An alternative to a traditional Laboratory Information Management System (LIMS) is expected to allow for ease in food safety labs complying with the Food Safety Modernization Act. The NuGenesis Lab Management System, launched recently by Waters Corporation, can enable a food testing lab to quickly and productively keep more detailed records as the system captures files, reports, and data streams that can be required during an inspection.
Pharmaceutical companies use features of this system, enabling them to automate, archive, and retrieve machine-generated information. Food companies that use this system, especially those that use contract testing labs, can secure their lab testing records as well as locate and provide them rapidly for inspection.
Garrett Mullen, senior product marketing manager of laboratory informatics at Waters, says that this new system differs from LIMS designed strictly around databases with rigid data structures. “Our system has those as well, but by being built on top of the Scientific Data Management System and by being able to use file and print capture, along with the ability to extract and repurpose portions of any stored nonstructured document, NuGenesis provides the ability to annotate information in ways that a traditional LIMS does not.”
The NuGenesis system can be configured so that raw data files are automatically archived in near real time as they are generated on computers connected to instruments in the laboratory, and it can also be programmed to capture all printed reports when the system is set to batch mode print capture.
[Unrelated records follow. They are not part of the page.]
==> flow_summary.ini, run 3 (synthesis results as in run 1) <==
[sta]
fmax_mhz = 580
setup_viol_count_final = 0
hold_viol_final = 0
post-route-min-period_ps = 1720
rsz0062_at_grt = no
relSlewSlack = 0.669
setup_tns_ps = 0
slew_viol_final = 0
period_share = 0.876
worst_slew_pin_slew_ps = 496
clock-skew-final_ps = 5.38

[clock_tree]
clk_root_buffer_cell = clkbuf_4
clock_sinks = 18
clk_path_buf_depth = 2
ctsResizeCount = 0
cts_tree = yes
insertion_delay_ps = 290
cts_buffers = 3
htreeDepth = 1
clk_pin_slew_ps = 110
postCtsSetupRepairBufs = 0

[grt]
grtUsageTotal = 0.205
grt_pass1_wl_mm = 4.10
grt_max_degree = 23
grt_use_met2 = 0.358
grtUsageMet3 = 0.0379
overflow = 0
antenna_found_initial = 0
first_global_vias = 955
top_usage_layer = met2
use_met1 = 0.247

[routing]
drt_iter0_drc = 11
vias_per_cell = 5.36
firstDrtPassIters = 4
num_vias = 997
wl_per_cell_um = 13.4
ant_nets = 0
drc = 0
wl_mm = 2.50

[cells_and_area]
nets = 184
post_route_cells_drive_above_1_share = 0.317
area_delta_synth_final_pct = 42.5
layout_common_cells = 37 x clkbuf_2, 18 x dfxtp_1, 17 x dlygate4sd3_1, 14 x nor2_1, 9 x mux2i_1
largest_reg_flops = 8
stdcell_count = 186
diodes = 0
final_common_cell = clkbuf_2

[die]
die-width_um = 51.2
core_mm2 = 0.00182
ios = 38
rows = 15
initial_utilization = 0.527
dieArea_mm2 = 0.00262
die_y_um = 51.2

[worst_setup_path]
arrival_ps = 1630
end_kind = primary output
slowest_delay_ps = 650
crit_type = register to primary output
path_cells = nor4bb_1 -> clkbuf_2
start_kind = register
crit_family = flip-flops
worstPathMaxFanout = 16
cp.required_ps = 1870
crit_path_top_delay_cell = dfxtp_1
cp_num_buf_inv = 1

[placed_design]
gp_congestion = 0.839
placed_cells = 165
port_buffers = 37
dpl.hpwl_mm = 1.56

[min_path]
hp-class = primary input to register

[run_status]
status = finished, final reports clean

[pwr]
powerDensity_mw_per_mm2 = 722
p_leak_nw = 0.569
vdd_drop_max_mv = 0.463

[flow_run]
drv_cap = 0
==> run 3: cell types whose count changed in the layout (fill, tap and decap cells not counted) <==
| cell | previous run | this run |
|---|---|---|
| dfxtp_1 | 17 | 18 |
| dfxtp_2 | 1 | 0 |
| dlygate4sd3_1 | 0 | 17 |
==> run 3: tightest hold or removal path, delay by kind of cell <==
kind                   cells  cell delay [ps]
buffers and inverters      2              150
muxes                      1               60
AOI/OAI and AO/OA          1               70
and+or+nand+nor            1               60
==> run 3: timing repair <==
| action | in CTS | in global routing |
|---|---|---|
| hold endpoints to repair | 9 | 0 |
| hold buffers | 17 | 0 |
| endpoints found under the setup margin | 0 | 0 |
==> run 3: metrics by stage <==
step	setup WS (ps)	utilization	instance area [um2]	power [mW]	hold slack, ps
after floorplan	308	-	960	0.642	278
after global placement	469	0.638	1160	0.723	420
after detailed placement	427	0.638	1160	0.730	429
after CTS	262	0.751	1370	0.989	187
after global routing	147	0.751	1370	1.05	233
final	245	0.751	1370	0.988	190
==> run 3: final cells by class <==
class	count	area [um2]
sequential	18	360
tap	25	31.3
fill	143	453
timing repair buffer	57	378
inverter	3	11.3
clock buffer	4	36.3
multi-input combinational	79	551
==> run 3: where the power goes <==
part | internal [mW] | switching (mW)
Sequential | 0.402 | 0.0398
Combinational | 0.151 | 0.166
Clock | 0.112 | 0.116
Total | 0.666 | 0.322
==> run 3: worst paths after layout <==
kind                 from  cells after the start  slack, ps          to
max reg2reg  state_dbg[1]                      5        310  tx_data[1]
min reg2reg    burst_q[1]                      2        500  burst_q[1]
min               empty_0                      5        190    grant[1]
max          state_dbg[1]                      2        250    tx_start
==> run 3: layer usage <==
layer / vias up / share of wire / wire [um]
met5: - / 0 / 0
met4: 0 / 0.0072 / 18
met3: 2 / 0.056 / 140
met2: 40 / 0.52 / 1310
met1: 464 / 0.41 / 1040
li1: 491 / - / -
**src/rtl/hwpe_stream_addressgen_v4.sv**
```systemverilog
// N-dimensional strided address generator: one address per fire, first beat visible the cycle after start.
// Backpressure: while valid && !ready, the address, last flags and all loop state hold.
module hwpe_stream_addressgen_v4 #(
  parameter int NB_DIMS    = 4,
  parameter int ADDR_WIDTH = 32,
  parameter int CNT        = 16,
  parameter int TRANS_CNT  = 32
) (
  input  logic                           clk_i,
  input  logic                           rst_ni,
  input  logic                           enable_i,
  input  logic                           clear_i,
  input  logic                           start_i,
  input  logic [ADDR_WIDTH-1:0]          base_addr_i,
  input  logic [TRANS_CNT-1:0]           tot_len_i,
  input  logic [(NB_DIMS-1)*CNT-1:0]     len_i,
  input  logic [NB_DIMS*ADDR_WIDTH-1:0]  stride_i,
  output logic                           addr_valid_o,
  input  logic                           addr_ready_i,
  output logic [ADDR_WIDTH-1:0]          addr_data_o,
  output logic [ADDR_WIDTH/8-1:0]        addr_strb_o,
  output logic [NB_DIMS-2:0]             last_o,
  output logic                           busy_o,
  output logic                           done_o
);

  typedef enum logic [1:0] {IDLE, RUN, DONE} state_t;
  state_t state_q, state_d;

  logic [ADDR_WIDTH-1:0] base_q;
  logic [TRANS_CNT-1:0]  tot_q, beat_q;
  logic [CNT-1:0]        len_q    [NB_DIMS-1];
  logic [ADDR_WIDTH-1:0] stride_q [NB_DIMS];
  logic [CNT-1:0]        cnt_q    [NB_DIMS];
  logic [ADDR_WIDTH-1:0] pa_q     [NB_DIMS];

  logic [NB_DIMS-2:0]    is_final;
  logic                  all_final;
  int                    adv_dim;
  logic [ADDR_WIDTH-1:0] addr_sum;
  logic                  fire, last_beat;

  assign fire      = (state_q == RUN) && addr_ready_i && enable_i;
  assign last_beat = (beat_q == tot_q - TRANS_CNT'(1));

  // A zero length behaves like a length of one.
  always_comb begin
    is_final  = '0;
    all_final = 1'b1;
    last_o    = '0;
    for (int d = 0; d < NB_DIMS-1; d++) begin
      is_final[d] = (len_q[d] == '0) ? (cnt_q[d] == '0)
                                     : (cnt_q[d] == len_q[d] - CNT'(1));
      all_final   = all_final & is_final[d];
      last_o[d]   = all_final & addr_valid_o;
    end
  end

  // Lowest non-final dimension advances; the top dimension catches the full carry.
  always_comb begin
    adv_dim = NB_DIMS-1;
    for (int d = NB_DIMS-2; d >= 0; d--) begin
      if (!is_final[d]) adv_dim = d;
    end
  end

  always_comb begin
    addr_sum = base_q;
    for (int d = 0; d < NB_DIMS; d++) addr_sum = addr_sum + pa_q[d];
  end

  assign addr_data_o  = addr_sum;
  assign addr_strb_o  = '1;
  assign addr_valid_o = (state_q == RUN);
  assign busy_o       = (state_q == RUN);
  assign done_o       = (state_q == DONE);

  always_comb begin
    state_d = state_q;
    unique case (state_q)
      IDLE:    if (start_i) state_d = (tot_len_i == '0) ? DONE : RUN;
      RUN:     if (fire && last_beat) state_d = DONE;
      DONE:    state_d = IDLE;
      default: state_d = IDLE;
    endcase
  end

  always_ff @(posedge clk_i or negedge rst_ni) begin
    if (!rst_ni)        state_q <= IDLE;
    else if (clear_i)   state_q <= IDLE;
    else if (enable_i)  state_q <= state_d;
  end

  always_ff @(posedge clk_i or negedge rst_ni) begin
    if (!rst_ni) begin
      base_q <= '0;
      tot_q  <= '0;
      beat_q <= '0;
      for (int d = 0; d < NB_DIMS; d++) begin
        cnt_q[d]    <= '0;
        pa_q[d]     <= '0;
        stride_q[d] <= '0;
      end
      for (int d = 0; d < NB_DIMS-1; d++) len_q[d] <= '0;
    end else if (clear_i) begin
      base_q <= '0;
      tot_q  <= '0;
      beat_q <= '0;
      for (int d = 0; d < NB_DIMS; d++) begin
        cnt_q[d]    <= '0;
        pa_q[d]     <= '0;
        stride_q[d] <= '0;
      end
      for (int d = 0; d < NB_DIMS-1; d++) len_q[d] <= '0;
    end else if (enable_i) begin
      if (state_q == IDLE && start_i) begin
        base_q <= base_addr_i;
        tot_q  <= tot_len_i;
        beat_q <= '0;
        for (int d = 0; d < NB_DIMS; d++) begin
          cnt_q[d]    <= '0;
          pa_q[d]     <= '0;
          stride_q[d] <= stride_i[d*ADDR_WIDTH +: ADDR_WIDTH];
        end
        for (int d = 0; d < NB_DIMS-1; d++) len_q[d] <= len_i[d*CNT +: CNT];
      end else if (fire) begin
        beat_q <= beat_q + TRANS_CNT'(1);
        for (int d = 0; d < NB_DIMS; d++) begin
          if (d < adv_dim) begin
            cnt_q[d] <= '0;
            pa_q[d]  <= '0;
          end else if (d == adv_dim) begin
            cnt_q[d] <= cnt_q[d] + CNT'(1);
            pa_q[d]  <= pa_q[d] + stride_q[d];
          end
        end
      end
    end
  end

endmodule

```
This feature means that lab personnel will no longer have to manually organize and store that information, a process that has required consistent use of naming conventions and increased verification that data is captured correctly, Mullen explains.
“The value of being able to produce that information in a timely fashion for a Food and Drug Administration inspector is probably best measured by understanding the consequences of not producing that information in the required amount of time,” says Mullen.